_Prompt_.
Please return every line from the entries that has the string "Usage" in it.

Supplied records Start Marker

From an optimization exercise on the open Yosys and OpenROAD flow, aimed at small area; shortcuts taken in it are not production practice.
RTL that was checked went through simulation tests only; none was proved equivalent to the original.
Power figures rest on the tool's default switching activity, not on a simulated workload.

==> inputs of run H <==
==> flow/design.v <==
package dost_pkg;
    localparam int DEF_TIMER_SLOTS = 16;
    localparam int DEF_TIME_WIDTH  = 32;
    localparam logic [1:0] FUNC_TICK  = 2'd0;
    localparam logic [1:0] FUNC_START = 2'd1;
    localparam logic [1:0] FUNC_STOP  = 2'd2;
    localparam logic KIND_PLAIN  = 1'b0;
    localparam logic KIND_TICKED = 1'b1;
    typedef struct packed {
        logic [1:0]  func;
        logic        timer_kind;
        logic [3:0]  timer_id;
        logic [31:0] duration;
        logic [31:0] delta;
    } t_req;
    typedef struct packed {
        logic        event_kind;
        logic [3:0]  event_id;
        logic [31:0] event_delta;
        logic        last;
    } t_evt;
    typedef struct packed {
        logic expired;
        logic emit;
    } t_unit_res;
endpackage
module dost_unit #(
    parameter int TIME_WIDTH = dost_pkg::DEF_TIME_WIDTH
) (
    input  logic [TIME_WIDTH-1:0] i_rem,
    input  logic [TIME_WIDTH-1:0] i_delta,
    input  logic                  i_kind,
    output logic [TIME_WIDTH-1:0] o_rem,
    output logic [1:0]            o_res
);
    logic [TIME_WIDTH:0] diff;
    assign diff  = {1'b0, i_rem} - {1'b0, i_delta};
    assign o_rem = diff[TIME_WIDTH-1:0];
    dost_pkg::t_unit_res res;
    always_comb begin
        res.expired = diff[TIME_WIDTH] || (o_rem == '0);
        res.emit    = (i_kind == dost_pkg::KIND_PLAIN) ? res.expired : !res.expired;
    end
    assign o_res = res;
endmodule
module dost_slot_ram #(
    parameter int DEPTH = 32,
    parameter int WIDTH = 32,
    parameter int AW    = (DEPTH > 1) ? $clog2(DEPTH) : 1
) (
    input  logic             i_clk,
    input  logic             i_shift,
    input  logic [WIDTH-1:0] i_tail,
    input  logic             i_we,
    input  logic [AW-1:0]    i_waddr,
    input  logic [WIDTH-1:0] i_wdata,
    output logic [WIDTH-1:0] o_head
);
    logic [WIDTH-1:0] r_mem [DEPTH];
    logic [WIDTH-1:0] wd_even_n, wd_odd_n;
    assign wd_even_n = i_shift ? '0 : ~i_wdata;
    assign wd_odd_n  = i_shift ? '0 : i_wdata;
    always_ff @(posedge i_clk) begin
        for (int p = 0; p < DEPTH; p++) begin
            if (i_shift || (i_we && (i_waddr == AW'(p)))) begin
                if (p == 0) begin
                    r_mem[p] <= i_shift ? i_tail : i_wdata;
                end else if (p % 2 == 1) begin
                    r_mem[p] <= ~(({WIDTH{i_shift}} & r_mem[p-1]) | wd_odd_n);
                end else begin
                    r_mem[p] <= ~(({WIDTH{i_shift}} & r_mem[p-1]) | wd_even_n);
                end
            end
        end
    end
    assign o_head = ~r_mem[DEPTH-1];
endmodule
module deferred_one_shot_timer_array #(
    parameter int TIMER_SLOTS = dost_pkg::DEF_TIMER_SLOTS,
    parameter int TIME_WIDTH  = dost_pkg::DEF_TIME_WIDTH
) (
    input  logic            i_clk,
    input  logic            i_rst_n,
    input  logic            start,
    input  logic [70:0]     i_req,
    output logic            busy,
    output logic            o_strobe,
    output logic [37:0]     o_evt
);
    dost_pkg::t_req req;
    assign req = i_req;
    localparam int ALL_SLOTS = 2 * TIMER_SLOTS;
    logic                  r_busy;
    logic [5:0]            r_cnt;
    logic [ALL_SLOTS-1:0]  r_active;
    logic [ALL_SLOTS-1:0]  r_pend;
    logic                  r_hold_vld;
    logic                  r_strobe;
    logic [TIME_WIDTH-1:0] r_delta;
    logic [4:0]            r_hold;
    logic [4:0]            r_out;
    logic                  r_last;
    logic                  apply, flush, bval;
    logic                  go, is_start, is_stop;
    logic [4:0]            addr;
    logic                  act_a, pnd_a;
    logic                  dur_we, live;
    logic                  stop_en;
    logic [TIME_WIDTH-1:0] mem_rdata;
    logic [TIME_WIDTH-1:0] new_rem;
    dost_pkg::t_unit_res   res;
    assign apply = r_busy && (r_cnt == 6'd30);
    assign flush = r_busy && (r_cnt == 6'd0);
    assign bval  = r_busy && r_cnt[5];
    assign go       = start && !r_busy;
    assign is_start = go && (req.func == dost_pkg::FUNC_START);
    assign is_stop  = go && (req.func == dost_pkg::FUNC_STOP);
    assign addr  = r_busy ? r_cnt[4:0] : {req.timer_kind, req.timer_id};
    assign act_a = r_active[addr];
    assign pnd_a = r_pend[addr];
    assign dur_we  = is_start && !act_a && !pnd_a;
    assign live    = bval && act_a;
    assign stop_en = is_stop || (live && res.expired);
    dost_slot_ram #(
        .DEPTH (ALL_SLOTS),
        .WIDTH (TIME_WIDTH),
        .AW    (5)
    ) u_rem_ram (
        .i_clk   (i_clk),
        .i_shift (bval),
        .i_tail  (new_rem),
        .i_we    (dur_we),
        .i_waddr (~addr),
        .i_wdata (TIME_WIDTH'(req.duration)),
        .o_head  (mem_rdata)
    );
    dost_unit #(
        .TIME_WIDTH (TIME_WIDTH)
    ) u_unit (
        .i_rem   (mem_rdata),
        .i_delta (r_delta),
        .i_kind  (addr[4]),
        .o_rem   (new_rem),
        .o_res   (res)
    );
    always_ff @(posedge i_clk) begin
        if (!i_rst_n) begin
            r_busy     <= 1'b0;
            r_active   <= '0;
            r_pend     <= '0;
            r_hold_vld <= 1'b0;
            r_strobe   <= 1'b0;
        end else begin
            if (r_busy) begin
                r_busy <= (r_cnt != 6'd0);
            end else begin
                r_busy <= start && (req.func == dost_pkg::FUNC_TICK);
            end
            for (int k = 0; k < ALL_SLOTS; k++) begin
                if (apply) begin
                    r_active[k] <= r_active[k] ^ r_pend[k];
                    r_pend[k]   <= 1'b0;
                end else begin
                    if ((dur_we && (addr == 5'(k)))
                        || (stop_en && (addr[3:0] == 4'(k)) && r_active[k])) begin
                        r_pend[k] <= 1'b1;
                    end
                end
            end
            r_strobe <= 1'b0;
            if (live && res.emit) begin
                r_strobe   <= r_hold_vld;
                r_hold_vld <= 1'b1;
            end
            if (flush) begin
                r_strobe   <= r_hold_vld;
                r_hold_vld <= 1'b0;
            end
        end
    end
    always_ff @(posedge i_clk) begin
        r_cnt <= r_busy ? r_cnt + 6'd1 : 6'd30;
        if (!r_busy) begin
            r_delta <= TIME_WIDTH'(req.delta);
        end
        if (live && res.emit) begin
            r_hold <= addr;
        end
        r_out  <= r_hold;
        r_last <= flush;
    end
    assign busy     = r_busy;
    assign o_strobe = r_strobe;
    assign o_evt    = {r_out[4], r_out[3:0], r_out[4] ? r_delta : 32'd0, r_last};
endmodule
==> flow/run.sh <==
#!/bin/bash
# synth_recipe.tcl (not shown) runs the flow's synth.tcl, then flattens the netlist and writes it again
# the make line also repeats each setting of config.mk as NAME=value (left out here)
make -C /OpenROAD-flow-scripts/flow DESIGN_CONFIG=/design/flow/config.mk WORK_HOME=/design/flow/orfs CLKGATE_MAP_FILE= SYNTH_SCRIPT=/design/flow/synth_recipe.tcl finish
==> flow/config.mk <==
export PLATFORM = sky130hd
export DESIGN_NAME = deferred_one_shot_timer_array
export DESIGN_NICKNAME = deferred_one_shot_timer_array
export VERILOG_FILES = /design/flow/design.v
export SDC_FILE = /design/flow/constraint.sdc
export NUM_CORES = 4
export LEC_CHECK = 0
export ABC_AREA = 1
export CAP_MARGIN = 20
export CORE_MARGIN = 2
export CORE_UTILIZATION = 40
export PLACE_DENSITY = 0.6
export SLEW_MARGIN = 20
==> flow/constraint.sdc <==
create_clock -name core_clock -period 12.0 [get_ports {i_clk}]
set_input_delay 2.4000 -clock core_clock [delete_from_list [all_inputs] [get_ports {i_clk}]]
set_output_delay 2.4000 -clock core_clock [all_outputs]
set_load 0.01 [all_outputs]
==> run D (differences from run H) <==
==> flow/design.v, changed modules only <==
module dost_unit #(
    parameter int TIME_WIDTH = dost_pkg::DEF_TIME_WIDTH
) (
    input  logic [TIME_WIDTH-1:0] i_rem_n,
    input  logic [TIME_WIDTH-1:0] i_delta,
    input  logic                  i_kind,
    output logic [TIME_WIDTH-1:0] o_rem_n,
    output logic [1:0]            o_res
);
    localparam int LO = TIME_WIDTH / 2;
    localparam int HI = TIME_WIDTH - LO;
    logic [TIME_WIDTH-1:0] a, b, ns;
    logic [LO:0]           nc_lo;
    logic [HI:0]           nc_h0, nc_h1;
    logic [HI-1:0]         ns_h0, ns_h1;
    logic                  nc_out;
    assign a = ~i_rem_n;
    assign b = ~i_delta;
    always_comb begin
        nc_lo[0] = 1'b1;
        for (int i = 0; i < LO; i++) begin
            ns[i]        = a[i] ^ b[i] ^ nc_lo[i];
            nc_lo[i + 1] = (a[i] & b[i]) | (a[i] & nc_lo[i]) | (b[i] & nc_lo[i]);
        end
        nc_h0[0] = 1'b0;
        nc_h1[0] = 1'b1;
        for (int i = 0; i < HI; i++) begin
            ns_h0[i]     = a[LO + i] ^ b[LO + i] ^ nc_h0[i];
            nc_h0[i + 1] = (a[LO + i] & b[LO + i]) | (a[LO + i] & nc_h0[i])
                           | (b[LO + i] & nc_h0[i]);
            ns_h1[i]     = a[LO + i] ^ b[LO + i] ^ nc_h1[i];
            nc_h1[i + 1] = (a[LO + i] & b[LO + i]) | (a[LO + i] & nc_h1[i])
                           | (b[LO + i] & nc_h1[i]);
        end
        ns[TIME_WIDTH-1:LO] = nc_lo[LO] ? ns_h1 : ns_h0;
        nc_out              = nc_lo[LO] ? nc_h1[HI] : nc_h0[HI];
    end
    assign o_rem_n = ~ns;
    dost_pkg::t_unit_res res;
    always_comb begin
        res.expired = !nc_out || (&o_rem_n);
        res.emit    = (i_kind == dost_pkg::KIND_PLAIN) ? res.expired : !res.expired;
    end
    assign o_res = res;
endmodule
module dost_slot_ram #(
    parameter int DEPTH = 32,
    parameter int WIDTH = 32
) (
    input  logic             i_clk,
    input  logic             i_shift,
    input  logic [WIDTH-1:0] i_tail_n,
    input  logic [DEPTH-1:0] i_ld,
    input  logic [WIDTH-1:0] i_wdata,
    output logic [WIDTH-1:0] o_head_n
);
    logic [WIDTH-1:0] r_mem [DEPTH];
    logic [DEPTH-1:0] ld, hold;
    always_comb begin
        for (int p = 0; p < DEPTH; p++) begin
            ld[p]   = !i_shift && i_ld[p];
            hold[p] = !i_shift && !i_ld[p];
        end
    end
    always_ff @(posedge i_clk) begin
        for (int p = 0; p < DEPTH; p++) begin
            if (p == 0) begin
                r_mem[p] <= ({WIDTH{hold[p]}} & r_mem[p]) | ({WIDTH{i_shift}} & ~i_tail_n)
                            | ({WIDTH{ld[p]}} & i_wdata);
            end else if (p % 2 == 1) begin
                r_mem[p] <= ({WIDTH{hold[p]}} & r_mem[p]) | ({WIDTH{i_shift}} & ~r_mem[p-1])
                            | ({WIDTH{ld[p]}} & ~i_wdata);
            end else begin
                r_mem[p] <= ({WIDTH{hold[p]}} & r_mem[p]) | ({WIDTH{i_shift}} & ~r_mem[p-1])
                            | ({WIDTH{ld[p]}} & i_wdata);
            end
        end
    end
    assign o_head_n = r_mem[DEPTH-1];
endmodule
module deferred_one_shot_timer_array #(
    parameter int TIMER_SLOTS = dost_pkg::DEF_TIMER_SLOTS,
    parameter int TIME_WIDTH  = dost_pkg::DEF_TIME_WIDTH
) (
    input  logic            i_clk,
    input  logic            i_rst_n,
    input  logic            start,
    input  logic [70:0]     i_req,
    output logic            busy,
    output logic            o_strobe,
    output logic [37:0]     o_evt
);
    dost_pkg::t_req req;
    assign req = i_req;
    localparam int ALL_SLOTS = 2 * TIMER_SLOTS;
    logic                  r_busy;
    logic [5:0]            r_cnt;
    logic [ALL_SLOTS-1:0]  r_active;
    logic [ALL_SLOTS-1:0]  r_next;
    logic                  r_hold_vld;
    logic                  r_strobe;
    logic [TIME_WIDTH-1:0] r_delta;
    logic [4:0]            r_hold;
    logic [4:0]            r_out;
    logic                  r_last;
    logic                  apply, flush, bval;
    logic                  go, is_start, is_stop;
    logic [4:0]            addr;
    logic                  act_a, nxt_a;
    logic                  dur_we, live;
    logic                  stop_en;
    logic [ALL_SLOTS-1:0]  ring_ld;
    logic [TIME_WIDTH-1:0] head_n;
    logic [TIME_WIDTH-1:0] new_rem_n;
    dost_pkg::t_unit_res   res;
    assign apply = r_busy && (r_cnt == 6'd30);
    assign flush = r_busy && (r_cnt == 6'd0);
    assign bval  = r_busy && r_cnt[5];
    assign go       = start && !r_busy;
    assign is_start = go && (req.func == dost_pkg::FUNC_START);
    assign is_stop  = go && (req.func == dost_pkg::FUNC_STOP);
    assign addr  = r_busy ? r_cnt[4:0] : {req.timer_kind, req.timer_id};
    assign act_a = r_active[addr];
    assign nxt_a = r_next[addr];
    assign dur_we  = is_start && !act_a && !nxt_a;
    assign live    = bval && act_a;
    always_comb begin
        for (int k = 0; k < ALL_SLOTS; k++) begin
            ring_ld[ALL_SLOTS-1-k] = dur_we && (addr == 5'(k));
        end
    end
    assign stop_en = is_stop || (live && res.expired);
    dost_slot_ram #(
        .DEPTH (ALL_SLOTS),
        .WIDTH (TIME_WIDTH)
    ) u_rem_ram (
        .i_clk    (i_clk),
        .i_shift  (bval),
        .i_tail_n (new_rem_n),
        .i_ld     (ring_ld),
        .i_wdata  (TIME_WIDTH'(req.duration)),
        .o_head_n (head_n)
    );
    dost_unit #(
        .TIME_WIDTH (TIME_WIDTH)
    ) u_unit (
        .i_rem_n (head_n),
        .i_delta (r_delta),
        .i_kind  (addr[4]),
        .o_rem_n (new_rem_n),
        .o_res   (res)
    );
    always_ff @(posedge i_clk) begin
        if (!i_rst_n) begin
            r_busy     <= 1'b0;
            r_active   <= '0;
            r_next     <= '0;
            r_hold_vld <= 1'b0;
            r_strobe   <= 1'b0;
        end else begin
            if (r_busy) begin
                r_busy <= (r_cnt != 6'd0);
            end else begin
                r_busy <= start && (req.func == dost_pkg::FUNC_TICK);
            end
            for (int k = 0; k < ALL_SLOTS; k++) begin
                if (apply) begin
                    r_active[k] <= r_next[k];
                end
                if (dur_we && (addr == 5'(k))) begin
                    r_next[k] <= 1'b1;
                end else if (stop_en && (addr[3:0] == 4'(k)) && r_active[k]) begin
                    r_next[k] <= 1'b0;
                end
            end
            r_strobe <= 1'b0;
            if (live && res.emit) begin
                r_strobe   <= r_hold_vld;
                r_hold_vld <= 1'b1;
            end
            if (flush) begin
                r_strobe   <= r_hold_vld;
                r_hold_vld <= 1'b0;
            end
        end
    end
    always_ff @(posedge i_clk) begin
        r_cnt <= r_busy ? r_cnt + 6'd1 : 6'd30;
        if (!r_busy) begin
            r_delta <= TIME_WIDTH'(req.delta);
        end
        if (live && res.emit) begin
            r_hold <= addr;
        end
        r_out  <= r_hold;
        r_last <= flush;
    end
    assign busy     = r_busy;
    assign o_strobe = r_strobe;
    assign o_evt    = {r_out[4], r_out[3:0], r_out[4] ? r_delta : 32'd0, r_last};
endmodule
==> flow/flow/run.sh (new file) <==
#!/bin/bash
# Layout flow: the standard flow (standard.sh: unchanged synthesis and
# steps) with two settings passed through the environment:
#  - input/output port buffers use the smallest buffer cell (buf_1);
#  - clock tree synthesis uses clkbuf_4 with sink clustering, without dummy
#    loads for balancing.
# Each tool's full output stays in its ORFS log under orfs/logs; the output
# of this script and of make goes to flow_run.log.
set -e
exec > flow_run.log 2>&1
export BUFFER_PORTS_ARGS="-buffer_cell sky130_fd_sc_hd__buf_1"
export CTS_ARGS="-sink_clustering_enable -repair_clock_nets -dont_use_dummy_load -buf_list sky130_fd_sc_hd__clkbuf_4 -sink_clustering_size 10 -sink_clustering_max_diameter 40"
bash standard.sh
==> flow/standard.sh (new file) <==
#!/bin/bash
# synth_recipe.tcl (not shown) runs the flow's synth.tcl, then flattens the netlist and writes it again
# the make line also repeats each setting of config.mk as NAME=value (left out here)
make -C /OpenROAD-flow-scripts/flow DESIGN_CONFIG=/design/flow/config.mk WORK_HOME=/design/flow/orfs CLKGATE_MAP_FILE= SYNTH_SCRIPT=/design/flow/synth_recipe.tcl "${@:-finish}"
CORE_UTILIZATION = 70   (was 40)
CTS_BUF_LIST = sky130_fd_sc_hd__clkbuf_4   (was default)
CTS_CLUSTER_DIAMETER = 40   (was default)
CTS_CLUSTER_SIZE = 10   (was default)
PLACE_DENSITY = 0.8   (was 0.6)
removed: flow/run.sh
==> key figures <==
Run status
  – Status: finished clean

Global route
  – Largest net degree at the start of global routing: 223
  – Global Route Usage Sum: 0.366

STA
  – Fin crit share: 0.816

Floorplanning
  – Initial Utilization: 0.709

Pwr
  – Reg power frac: 0.637

Critical path
  – Worst Setup EP: r_next[11]
  – Slowest-stage cell, CP: nand2_2

Final layout
  – Multi-input gate share of the layout cell area: 0.373
  – Storage element area: 0.0232 mm²
the above is filed under run D

==> key figures <==
Run status
  – Status: finished clean

Pwr
  – NetSw: 1.87 mW
  – Clock Power Share: 0.425

Final layout
  – Max FFs per register: 1024
  – Register name with the most flops: u_rem_ram.r_mem
  – Multi-input gate share of the layout cell area: 0.193
  – Storage element area: 0.0334 mm²
  – Non-clock buffers, area share: 0.0282

Global route
  – Largest net degree at the start of global routing: 262
  – Global Route Usage Sum: 0.210

STA
  – Unrepaired setup endpoints after global routing: false
  – Fin crit share: 0.507
  – Setup_tns: 0 ns

Floorplanning
  – Initial Utilization: 0.403

Critical path
  – Slowest-stage cell, CP: o21ai_4
  – Worst Setup EP: u_rem_ram.r_mem[3][3]
the above is filed under run H

For run H, only the layout was checked, not whether the RTL still works.

==> re-timing with driven ports <==
No port has a modelled driver above. Below, the same layouts with a new extraction and two added sets of constraints. Step 1 sets driving cells, clkbuf_16 on the clock port and buf_2 on the other inputs (assumed; they add their load-dependent delay and slew). Step 2 moves the port delays by t, midway between the first and last clock arrival at a register: inputs arrive t later, outputs are due t later. That takes back most of the time a late clock gives input paths. Slacks: no drivers / after step 1 / after step 2; pairs: no drivers / after step 1.
| run | shift t [ns] | setup slack, ns | hold slack, ns | slew at the worst register clock pin (ns) | pins driven straight from the clock port |
|---|---|---|---|---|---|
| run H | 0.763 | 5.912 / 5.960 / 5.197 | 0.350 / 0.350 / 0.350 | 0.08 / 0.08 | 1 |
| run D | 1.060 | 2.202 / 2.202 / 2.202 | 0.348 / 0.348 / 0.348 | 0.11 / 0.11 | 1 |
After both steps setup and hold are still met in every run listed. For run H, which loses most, drivers alone change the setup slack by +0.048 ns; drivers and shift together by -0.715 ns.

Supplied records End Marker

_Written response_.
  – Global Route Usage Sum: 0.366
  – Global Route Usage Sum: 0.210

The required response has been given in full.